Recessive Ocular Phenotypes from Murine ENU Mutagenesis
Stockton, David W.   
Baylor College of Medicine, Houston, TX, United States

There has never been a large-scale effort to identify recessive mouse alleles for ocular disease even though much of human monogenic eye disease is recessively inherited. For example, greater than 49% of monogenic human retinal disease loci are recessive, while less than one third are dominant, 15% X-linked, and 4% mitochondrial. The critical importance of animal models at this point in time is underscored by the recent successes with gene therapy using a natural RPE65 deficient animal model for Leber Congenital Amaurosis. Having multiple alleles with variable penetrance and/or modes of inheritance will also be indispensable for dissecting the more common ophthalmic diseases with multifactorial genetic and environmental causes. Additionally, understanding the genetic bases of human eye disease holds the truest promise for prevention, treatment, and rehabilitation.
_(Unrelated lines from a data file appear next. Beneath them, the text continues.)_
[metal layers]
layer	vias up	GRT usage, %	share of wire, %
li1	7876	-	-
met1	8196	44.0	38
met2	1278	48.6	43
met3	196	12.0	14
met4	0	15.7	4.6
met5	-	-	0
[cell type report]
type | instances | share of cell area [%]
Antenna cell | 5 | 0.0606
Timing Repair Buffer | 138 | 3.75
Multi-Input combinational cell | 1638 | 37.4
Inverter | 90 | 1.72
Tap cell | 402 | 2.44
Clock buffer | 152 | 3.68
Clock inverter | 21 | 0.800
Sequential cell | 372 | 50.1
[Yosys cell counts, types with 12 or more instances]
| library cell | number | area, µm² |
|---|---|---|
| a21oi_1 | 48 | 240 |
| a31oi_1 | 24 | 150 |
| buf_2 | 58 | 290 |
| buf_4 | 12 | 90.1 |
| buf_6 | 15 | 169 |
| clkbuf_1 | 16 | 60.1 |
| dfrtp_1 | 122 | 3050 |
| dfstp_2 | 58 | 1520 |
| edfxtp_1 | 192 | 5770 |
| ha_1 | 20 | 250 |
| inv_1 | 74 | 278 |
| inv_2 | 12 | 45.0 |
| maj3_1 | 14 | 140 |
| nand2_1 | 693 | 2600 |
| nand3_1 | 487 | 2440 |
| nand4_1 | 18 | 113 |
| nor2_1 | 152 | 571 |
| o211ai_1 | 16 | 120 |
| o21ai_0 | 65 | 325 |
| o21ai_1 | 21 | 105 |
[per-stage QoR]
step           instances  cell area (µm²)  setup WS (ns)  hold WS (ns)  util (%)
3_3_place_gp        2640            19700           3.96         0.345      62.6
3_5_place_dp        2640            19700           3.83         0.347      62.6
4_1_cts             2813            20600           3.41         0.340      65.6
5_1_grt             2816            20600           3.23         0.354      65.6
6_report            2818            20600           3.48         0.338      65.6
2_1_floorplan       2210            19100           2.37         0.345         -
**src/rtl/cpd_pkg.sv**
```systemverilog
// Constants shared by the command-port digital I/O block
package cpd_pkg;
    // ==========================================================
    // Clock and serial framing
    localparam int CLK_HZ = 25_000_000; // Core clock rate
    localparam int BAUD_RATE = 9600; // Default link rate
    localparam int BIT_CYCLES = CLK_HZ / BAUD_RATE; // Rounded down
    localparam logic [11:0] BIT_LAST = 12'(BIT_CYCLES - 1);
    localparam logic [11:0] HALF_BIT = 12'(BIT_CYCLES / 2);
    localparam logic [3:0] RX_STOP_BIT = 4'h9; // Start, 7 data, parity, stop
    localparam logic [3:0] TX_FRAME_LAST = 4'h9; // Ten bits per frame
    // ==========================================================
    // Port counts and command limits
    localparam int PORT_COUNT = 8;
    localparam logic [3:0] ARG_DIGITS = 4'h8; // Write pattern length
    localparam logic [1:0] ADDR_DIGITS = 2'h2; // Two decimal address digits
    localparam logic [3:0] REPLY_LAST = 4'hC; // 13 reply characters
    localparam logic [7:0] OUT_RESET = 8'h00; // All outputs off
    // ==========================================================
    // Pattern digit meanings
    localparam logic [1:0] DIG_OFF = 2'h0;
    localparam logic [1:0] DIG_ON = 2'h1;
    localparam logic [1:0] DIG_HOLD = 2'h2;
    // ==========================================================
    // Character codes, seven bits
    localparam logic [6:0] CH_CR = 7'h0D;
    localparam logic [6:0] CH_LF = 7'h0A;
    localparam logic [6:0] CH_ZERO = 7'h30;
    localparam logic [6:0] CH_TWO = 7'h32;
    localparam logic [6:0] CH_NINE = 7'h39;
    localparam logic [6:0] CH_COLON = 7'h3A;
    localparam logic [6:0] CH_A = 7'h41;
    localparam logic [6:0] CH_Z = 7'h5A;
    localparam logic [6:0] CH_P = 7'h50;
    localparam logic [6:0] CH_R = 7'h52;
    localparam logic [6:0] CH_W = 7'h57;
    // ==========================================================
    // Parser and transmitter states
    typedef enum logic [1:0] {
        PS_ADDR = 2'b00,
        PS_CMD2 = 2'b01,
        PS_ARG = 2'b10
    } cpd_parse_type;
    typedef enum logic [0:0] {
        TX_IDLE = 1'b0,
        TX_SHIFT = 1'b1
    } cpd_tx_type;
endpackage

```
**src/rtl/cpd_top.sv**
```systemverilog
// Serial command port driving eight read ports and eight write ports
`timescale 1ns/10ps
// How it works
// - Sample eight inputs; undriven reads as zero (the block has no pull-down, read_port_in is sampled as driven)
// - Query reply: thirteen characters, eight of them port states, port 8 first
// - Character 1 active, 0 inactive
// - Digit 0 off, 1 on, 2 hold
// - All outputs off after reset
// - Commands on point or multidrop port; optional handshake
// - 9600 baud, 7 data, even parity, one stop
// - No echo on the multidrop bus
// - Address from two rotary switches
// - Framing or parity error lights error flag
module cpd_top import cpd_pkg::*; #(
    parameter int BIT_DIV = BIT_CYCLES // Clock cycles per serial bit, up to 4096
) (
    // Clock and reset
    input wire logic core_clk,
    input wire logic rst,
    // Digital ports
    input wire logic [PORT_COUNT-1:0] read_port_in,
    output logic [PORT_COUNT-1:0] write_port_out,
    // Point-to-point serial port
    input wire logic p2p_rxd,
    output logic p2p_txd,
    input wire logic p2p_cts,
    output logic p2p_rts,
    input wire logic flow_enable,
    // Multidrop serial bus
    input wire logic md_rxd,
    output logic md_txd,
    output logic md_tx_oe,
    // Axis address switches and status
    input wire logic [3:0] axis_address_switch_a,
    input wire logic [3:0] axis_address_switch_b,
    output logic comms_error_display
);
    // Bit timer end points for the chosen bit length
    localparam logic [11:0] BIT_END = 12'(BIT_DIV - 1);
    localparam logic [11:0] BIT_MID = 12'(BIT_DIV / 2);

    // ==========================================================
    // Receivers: index 0 point-to-point, index 1 multidrop
    logic rx_line [2]; // Line per receiver
    logic rx_busy [2]; // Frame in progress
    logic [11:0] rx_cnt [2]; // Bit timer
    logic [3:0] rx_bit [2]; // Bit position
    logic [7:0] rx_shift [2]; // Data plus parity
    logic rx_done [2]; // Good character pulse
    logic rx_err [2]; // Bad character pulse

    assign rx_line[0] = p2p_rxd;
    assign rx_line[1] = md_rxd;

    // Both receivers share one structure
    for (genvar g = 0; g < 2; g++) begin : g_rx
        always_ff @(posedge core_clk) begin
            rx_done[g] <= 1'b0;
            rx_err[g] <= 1'b0;
            if (rst) begin
                rx_busy[g] <= 1'b0;
                rx_cnt[g] <= 12'h000;
                rx_bit[g] <= 4'h0;
                rx_shift[g] <= 8'h00;
            end else if (!rx_busy[g]) begin
                // Falling edge starts a frame, sampled mid-bit
                if (!rx_line[g]) begin
                    rx_busy[g] <= 1'b1;
                    rx_cnt[g] <= BIT_MID;
                    rx_bit[g] <= 4'h0;
                end
            end else if (rx_cnt[g] != 12'h000) begin
                rx_cnt[g] <= rx_cnt[g] - 12'h001;
            end else begin
                rx_cnt[g] <= BIT_END;
                if (rx_bit[g] == 4'h0) begin
                    // Glitch shorter than half a bit is dropped
                    if (rx_line[g]) begin
                        rx_busy[g] <= 1'b0;
                    end else begin
                        rx_bit[g] <= 4'h1;
                    end
                end else if (rx_bit[g] != RX_STOP_BIT) begin
                    rx_shift[g] <= {rx_line[g], rx_shift[g][7:1]};
                    rx_bit[g] <= rx_bit[g] + 4'h1;
                end else begin
                    // Even parity over data and parity bit, stop must be high
                    rx_busy[g] <= 1'b0;
                    if (rx_line[g] && !(^rx_shift[g])) begin
                        rx_done[g] <= 1'b1;
                    end else begin
                        rx_err[g] <= 1'b1;
                    end
                end
            end
        end
    end

    // Point-to-point wins when both finish in one cycle; the other is lost
    logic byte_valid; // Character accepted this cycle
    logic [6:0] byte_char; // Character value
    logic byte_src; // Port the character came from
    assign byte_valid = rx_done[0] | rx_done[1];
    assign byte_char = rx_done[0] ? rx_shift[0][6:0] : rx_shift[1][6:0];
    assign byte_src = !rx_done[0];

    // ==========================================================
    // Error display, sticky until reset
    always_ff @(posedge core_clk) begin
        if (rst) begin
            comms_error_display <= 1'b0;
        end else if (rx_err[0] || rx_err[1]) begin
            comms_error_display <= 1'b1;
        end
    end

    // ==========================================================
    // Command parser
    cpd_parse_type pstate; // Parser state
    logic [6:0] addr_val; // Received address
    logic [1:0] addr_cnt; // Address digits seen
    logic [6:0] cmd_first; // First command letter
    logic [6:0] cmd_second; // Second command letter
    logic [15:0] arg_bits; // Two bits per digit, last digit low
    logic [3:0] arg_cnt; // Digits seen
    logic arg_ok; // Every digit was 0, 1 or 2
    logic own_addr; // Command is for this axis
    logic do_query; // Query command complete
    logic do_write; // Write command complete

    // Decimal address from the two rotary switches
    function automatic logic [6:0] addr_of(input logic [3:0] tens, input logic [3:0] units);
        addr_of = 7'({tens, 3'b000}) + 7'({tens, 1'b0}) + 7'(units);
    endfunction

    assign own_addr = (addr_val == addr_of(axis_address_switch_a,
                                           axis_address_switch_b));
    assign do_query = byte_valid && (byte_char == CH_CR) && own_addr && (pstate == PS_ARG)
        && (cmd_first == CH_R) && (cmd_second == CH_P) && (arg_cnt == 4'h0);
    assign do_write = byte_valid && (byte_char == CH_CR) && own_addr && (pstate == PS_ARG)
        && (cmd_first == CH_W) && (cmd_second == CH_P) && arg_ok
        && (arg_cnt == ARG_DIGITS);

    // Parse address, two letters, then argument digits up to carriage return
    always_ff @(posedge core_clk) begin
        if (rst) begin
            pstate <= PS_ADDR;
            addr_val <= 7'h00;
            addr_cnt <= 2'h0;
            cmd_first <= 7'h00;
            cmd_second <= 7'h00;
            arg_bits <= 16'h0000;
            arg_cnt <= 4'h0;
            arg_ok <= 1'b1;
        end else if (byte_valid) begin
            if (byte_char == CH_CR) begin
                // End of line, start afresh
                pstate <= PS_ADDR;
                addr_val <= 7'h00;
                addr_cnt <= 2'h0;
                arg_cnt <= 4'h0;
                arg_ok <= 1'b1;
            end else begin
                case (pstate)
                    PS_ADDR: begin
                        if (byte_char >= CH_ZERO && byte_char <= CH_NINE
                            && addr_cnt != ADDR_DIGITS) begin
                            addr_val <= addr_of(addr_val[3:0], 4'(byte_char - CH_ZERO));
                            addr_cnt <= addr_cnt + 2'h1;
                        end else if (byte_char >= CH_A && byte_char <= CH_Z) begin
                            cmd_first <= byte_char;
                            pstate <= PS_CMD2;
                        end
                    end
                    PS_CMD2: begin
                        cmd_second <= byte_char;
                        pstate <= PS_ARG;
                    end
                    PS_ARG: begin
                        // Extra or foreign digits spoil the pattern
                        if (byte_char >= CH_ZERO && byte_char <= CH_TWO
                            && arg_cnt != ARG_DIGITS) begin
                            arg_bits <= {arg_bits[13:0], 2'(byte_char - CH_ZERO)};
                            arg_cnt <= arg_cnt + 4'h1;
                        end else begin
                            arg_ok <= 1'b0;
                        end
                    end
                    default: begin
                        pstate <= PS_ADDR;
                    end
                endcase
            end
        end
    end

    // ==========================================================
    // Write ports: every digit lands in the same clock edge
    for (genvar i = 0; i < PORT_COUNT; i++) begin : g_out
        always_ff @(posedge core_clk) begin
            if (rst) begin
                write_port_out[i] <= OUT_RESET[i];
            end else if (do_write) begin
                if (arg_bits[2*i +: 2] == DIG_ON) begin
                    write_port_out[i] <= 1'b1;
                end else if (arg_bits[2*i +: 2] == DIG_OFF) begin
                    write_port_out[i] <= 1'b0;
                end
                // DIG_HOLD keeps the present state
            end
        end
    end

    // ==========================================================
    // Query reply: address, colon, port 8 down to 1, CR LF
    logic reply_active; // Reply being sent
    logic [3:0] reply_idx; // Next reply character
    logic reply_port; // Port that asked
    logic [PORT_COUNT-1:0] in_snap; // Inputs caught at the query
    logic [6:0] addr_tens; // Address tens digit
    logic [6:0] addr_units; // Address units digit
    logic tx_take_reply; // Transmitter takes a reply character

    assign addr_tens = CH_ZERO + 7'(axis_address_switch_a);
    assign addr_units = CH_ZERO + 7'(axis_address_switch_b);

    // Character at each reply position
    function automatic logic [6:0] reply_char(input logic [3:0] idx,
                                              input logic [PORT_COUNT-1:0] snap,
                                              input logic [6:0] tens,
                                              input logic [6:0] units);
        if (idx == 4'h0) begin
            reply_char = tens;
        end else if (idx == 4'h1) begin
            reply_char = units;
        end else if (idx == 4'h2) begin
            reply_char = CH_COLON;
        end else if (idx < REPLY_LAST - 4'h1) begin
            // Position 3 is port 8, position 10 is port 1
            reply_char = CH_ZERO + 7'(snap[3'(4'hA - idx)]);
        end else if (idx == REPLY_LAST - 4'h1) begin
            reply_char = CH_CR;
        end else begin
            reply_char = CH_LF;
        end
    endfunction

    // A query during a reply is ignored rather than queued
    always_ff @(posedge core_clk) begin
        if (rst) begin
            reply_active <= 1'b0;
            reply_idx <= 4'h0;
            reply_port <= 1'b0;
            in_snap <= 8'h00;
        end else if (do_query && !reply_active) begin
            reply_active <= 1'b1;
            reply_idx <= 4'h0;
            reply_port <= byte_src;
            in_snap <= read_port_in;
        end else if (tx_take_reply) begin
            reply_idx <= reply_idx + 4'h1;
            if (reply_idx == REPLY_LAST) begin
                reply_active <= 1'b0;
            end
        end
    end

    // ==========================================================
    // Echo of point-to-point characters; multidrop is never echoed
    logic echo_pend; // Echo character waiting
    logic [6:0] echo_char; // Character to echo
    logic tx_take_echo; // Transmitter takes the echo

    always_ff @(posedge core_clk) begin
        if (rst) begin
            echo_pend <= 1'b0;
            echo_char <= 7'h00;
        end else if (rx_done[0]) begin
            echo_pend <= 1'b1; // Set wins over take
            echo_char <= rx_shift[0][6:0];
        end else if (tx_take_echo) begin
            echo_pend <= 1'b0;
        end
        // rx_done[1] deliberately never reaches here
    end

    // ==========================================================
    // Shared transmitter
    cpd_tx_type tx_state; // Transmitter state
    logic [9:0] tx_shift; // Frame, LSB first
    logic [11:0] tx_cnt; // Bit timer
    logic [3:0] tx_bit; // Bit index
    logic tx_port; // Destination port
    logic p2p_clear; // Host allows sending
    logic [6:0] tx_char; // Character chosen

    assign p2p_clear = !flow_enable || p2p_cts;
    assign tx_take_echo = (tx_state == TX_IDLE) && echo_pend && p2p_clear;
    assign tx_take_reply = (tx_state == TX_IDLE) && !tx_take_echo && reply_active
        && (reply_port || p2p_clear);
    assign tx_char = tx_take_echo ? echo_char
        : reply_char(reply_idx, in_snap, addr_tens, addr_units);

    // Frame: start, 7 data, even parity, stop
    always_ff @(posedge core_clk) begin
        if (rst) begin
            tx_state <= TX_IDLE;
            tx_shift <= 10'h3FF;
            tx_cnt <= 12'h000;
            tx_bit <= 4'h0;
            tx_port <= 1'b0;
        end else begin
            case (tx_state)
                TX_IDLE: begin
                    if (tx_take_echo || tx_take_reply) begin
                        tx_shift <= {1'b1, ^tx_char, tx_char, 1'b0};
                        tx_port <= tx_take_reply && reply_port;
                        tx_cnt <= BIT_END;
                        tx_bit <= 4'h0;
                        tx_state <= TX_SHIFT;
                    end
                end
                TX_SHIFT: begin
                    if (tx_cnt != 12'h000) begin
                        tx_cnt <= tx_cnt - 12'h001;
                    end else if (tx_bit == TX_FRAME_LAST) begin
                        tx_state <= TX_IDLE;
                        tx_shift <= 10'h3FF;
                    end else begin
                        tx_cnt <= BIT_END;
                        tx_bit <= tx_bit + 4'h1;
                        tx_shift <= {1'b1, tx_shift[9:1]};
                    end
                end
                default: begin
                    tx_state <= TX_IDLE;
                end
            endcase
        end
    end

    // Line drivers, registered one cycle behind the shifter
    always_ff @(posedge core_clk) begin
        if (rst) begin
            p2p_txd <= 1'b1;
            md_txd <= 1'b1;
            md_tx_oe <= 1'b0;
        end else begin
            p2p_txd <= (tx_state == TX_SHIFT && !tx_port) ? tx_shift[0] : 1'b1;
            md_txd <= (tx_state == TX_SHIFT && tx_port) ? tx_shift[0] : 1'b1;
            md_tx_oe <= (tx_state == TX_SHIFT) && tx_port; // Release bus when idle
        end
    end

    // Ready to receive except while reply characters wait for the transmitter
    always_ff @(posedge core_clk) begin
        if (rst) begin
            p2p_rts <= 1'b0;
        end else begin
            p2p_rts <= !reply_active;
        end
    end
endmodule

```
**config.mk**
```make
export PLATFORM = sky130hd
export DESIGN_NAME = cpd_top
export DESIGN_NICKNAME = d
export VERILOG_FILES = /design/src/rtl/cpd_pkg.sv /design/src/rtl/cpd_top.sv
export SDC_FILE = /design/constraint.sdc
export NUM_CORES = 1
export LEC_CHECK = 0
export ABC_AREA = 1
export CORE_MARGIN = 3
export CORE_UTILIZATION = 64
export CTS_CLUSTER_DIAMETER = 30
export CTS_CLUSTER_SIZE = 14
export DETAILED_ROUTE_END_ITERATION = 12
export DONT_BUFFER_PORTS = 1
export PLACE_DENSITY_LB_ADDON = 0.2
export SLEW_MARGIN = 20
export SYNTH_ARGS = -nofsm -noshare
export SYNTH_HDL_FRONTEND = slang
export SYNTH_SLANG_ARGS = --single-unit
```
**constraint.sdc**
```tcl
create_clock -name core_clk -period 3.3 [get_ports core_clk]
set_clock_uncertainty 0.15 [all_clocks]
set_input_delay 0.66 -clock core_clk [delete_from_list [all_inputs] [get_ports core_clk]]
set_output_delay 0.66 -clock core_clk [all_outputs]
set_load 0.01 [all_outputs]
```
# Word-level counts from Yosys, hierarchy flattened
# Memories as Yosys holds them, arrays and structs flattened.
# Index checks and enable logic that the tools add are counted.
# totals
mem_bits_rw	54
inputBits	22
n_memories	6
output_inout_bits	13
wordCells	406
ff_bits	109
# op_classes
eq_ne	33
n_reduce_logical	94
magnitude_cmp	7
n_addsub	18
n_bitwise	30
muxes	186
# memory_table
memory	depth	word_bits	read_ports	rd_clocked_by_memory_dff	wr	line	rtl
rx_cnt	2	12	2	0	2	cpd_top.sv:46	logic [11:0] rx_cnt [2];
rx_shift	2	8	2	0	2	cpd_top.sv:48	logic [7:0] rx_shift [2];
rx_bit	2	4	2	0	2	cpd_top.sv:47	logic [3:0] rx_bit [2];
rx_busy	2	1	2	0	2	cpd_top.sv:45	logic rx_busy [2];
rx_done	2	1	2	0	2	cpd_top.sv:49	logic rx_done [2];
rx_err	2	1	2	0	2	cpd_top.sv:50	logic rx_err [2];
# ops
op	n
$mux 1	138
$mux 12	9
$mux 7	9
$mux 4	12
$reduce_bool 12->1	3
$sub 12x1->12 const B	3
$reduce_bool 2->1	15
$logic_and 1x1->1	26
$pmux 12 s2	1
$reduce_and 2->1	12
$eq 7x7->1 const B	3
$or 1x1->1	21
$add 4x1->4 const B	5
$mux 10	2
$pmux 10 s2	1
$eq 2x1->1 const B	9
$logic_not 2->1	9
$eq 4x4->1 const B	4
$logic_not 4->1	4
$mux 8	2
$reduce_xor 8->1	2
$reduce_and 3->1	5
$add 6x4->7 const A	2
$add 7x4->7	2
other kinds (35)	69

# Depth between registers and ports, before layout
# depth
ltp_word	12
ltp_mapped	18
depth_no_buf	18

# Worst setup path after synthesis
# Ideal clock, no wire load.
# synth_path
kind	input -> register
from	input port axis_address_switch_a[0]
to	register write_port_out[0]
n_path_buf	1
setup_ns	0.118
setup_slack_ns	0.389
t_arrival_ns	2.643
stages	10
path_cell_list	fa_1 > fa_1 > xnor2_1 > xor2_1 > nand4_1 > nor2_4 > nand2_2 > buf_6 > nor3_1 > nor2_1
# synth_via
elab_chain_cells	10
# synth_rtl
item	line	rtl
start, declared	cpd_top.sv:34	input wire logic [3:0] axis_address_switch_a,
$add 7x5->7	cpd_top.sv:133	addr_of = 7'({tens, 3'b000}) + 7'({tens, 1'b0}) + 7'(units);
$add 7x4->7	cpd_top.sv:133	
$eq 7x7->1	cpd_top.sv:136	assign own_addr = (addr_val == addr_of(axis_address_switch_a,
$logic_and 1x1->1 (2 in a row)	cpd_top.sv:140	assign do_write = byte_valid && (byte_char == CH_CR) && own_addr && (pstate == PS_ARG)
$logic_and 1x1->1 (3 in a row)	cpd_top.sv:141	&& (cmd_first == CH_W) && (cmd_second == CH_P) && arg_ok
$logic_and 1x1->1	cpd_top.sv:142	&& (arg_cnt == ARG_DIGITS);
$reduce_and 2->1 (no source line)	-	
end signal, assigned by index	cpd_top.sv:202	write_port_out[i] <= OUT_RESET[i];
end, declared	cpd_top.sv:22	output logic [PORT_COUNT-1:0] write_port_out,
# Every way passes these cells.
# A chain may end at the register's enable or synchronous reset.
Through the use of genome wide mouse mutagenesis and phenotype-driven approaches, both new models of known genes and novel genes can be identified. If in loci previously mutated, the point mutations induced by N-ethyI-N-nitrosourea (ENU) will provide new alleles to improve our understanding of the genotype-phenotype relationship as well as genomes for gene therapy trials that are otherwise un-manipulated. If in a novel locus, the mutation will expand the repertoire of candidate genes and/or model animals for eye disease. The Texas Medical Center Mouse Mutagenesis Center for Developmental Defects is currently generating a large number of mutant mice that undergo a number of phenotypic screens but none for ophthalmologic abnormalities. The mutagenesis center also has an infrastructure established to report phenotypic information prior to publication and provide mutant animals for the research community through the Internet. This proposal aims to add ophthalmologic screening for recessive eye phenotypes for the mutant mice already being generated. Abnormal phenotypes will be documented, made available to the vision research community, selected phenotypes will be genetically mapped, and have their mutations identified. Layering recessive ophthalmic phenotype identification and the means to map and identify the mutations onto the existing system will leverage the animals already being produced to accelerate eye research by providing new eye disease model animals for further study by the scientific community.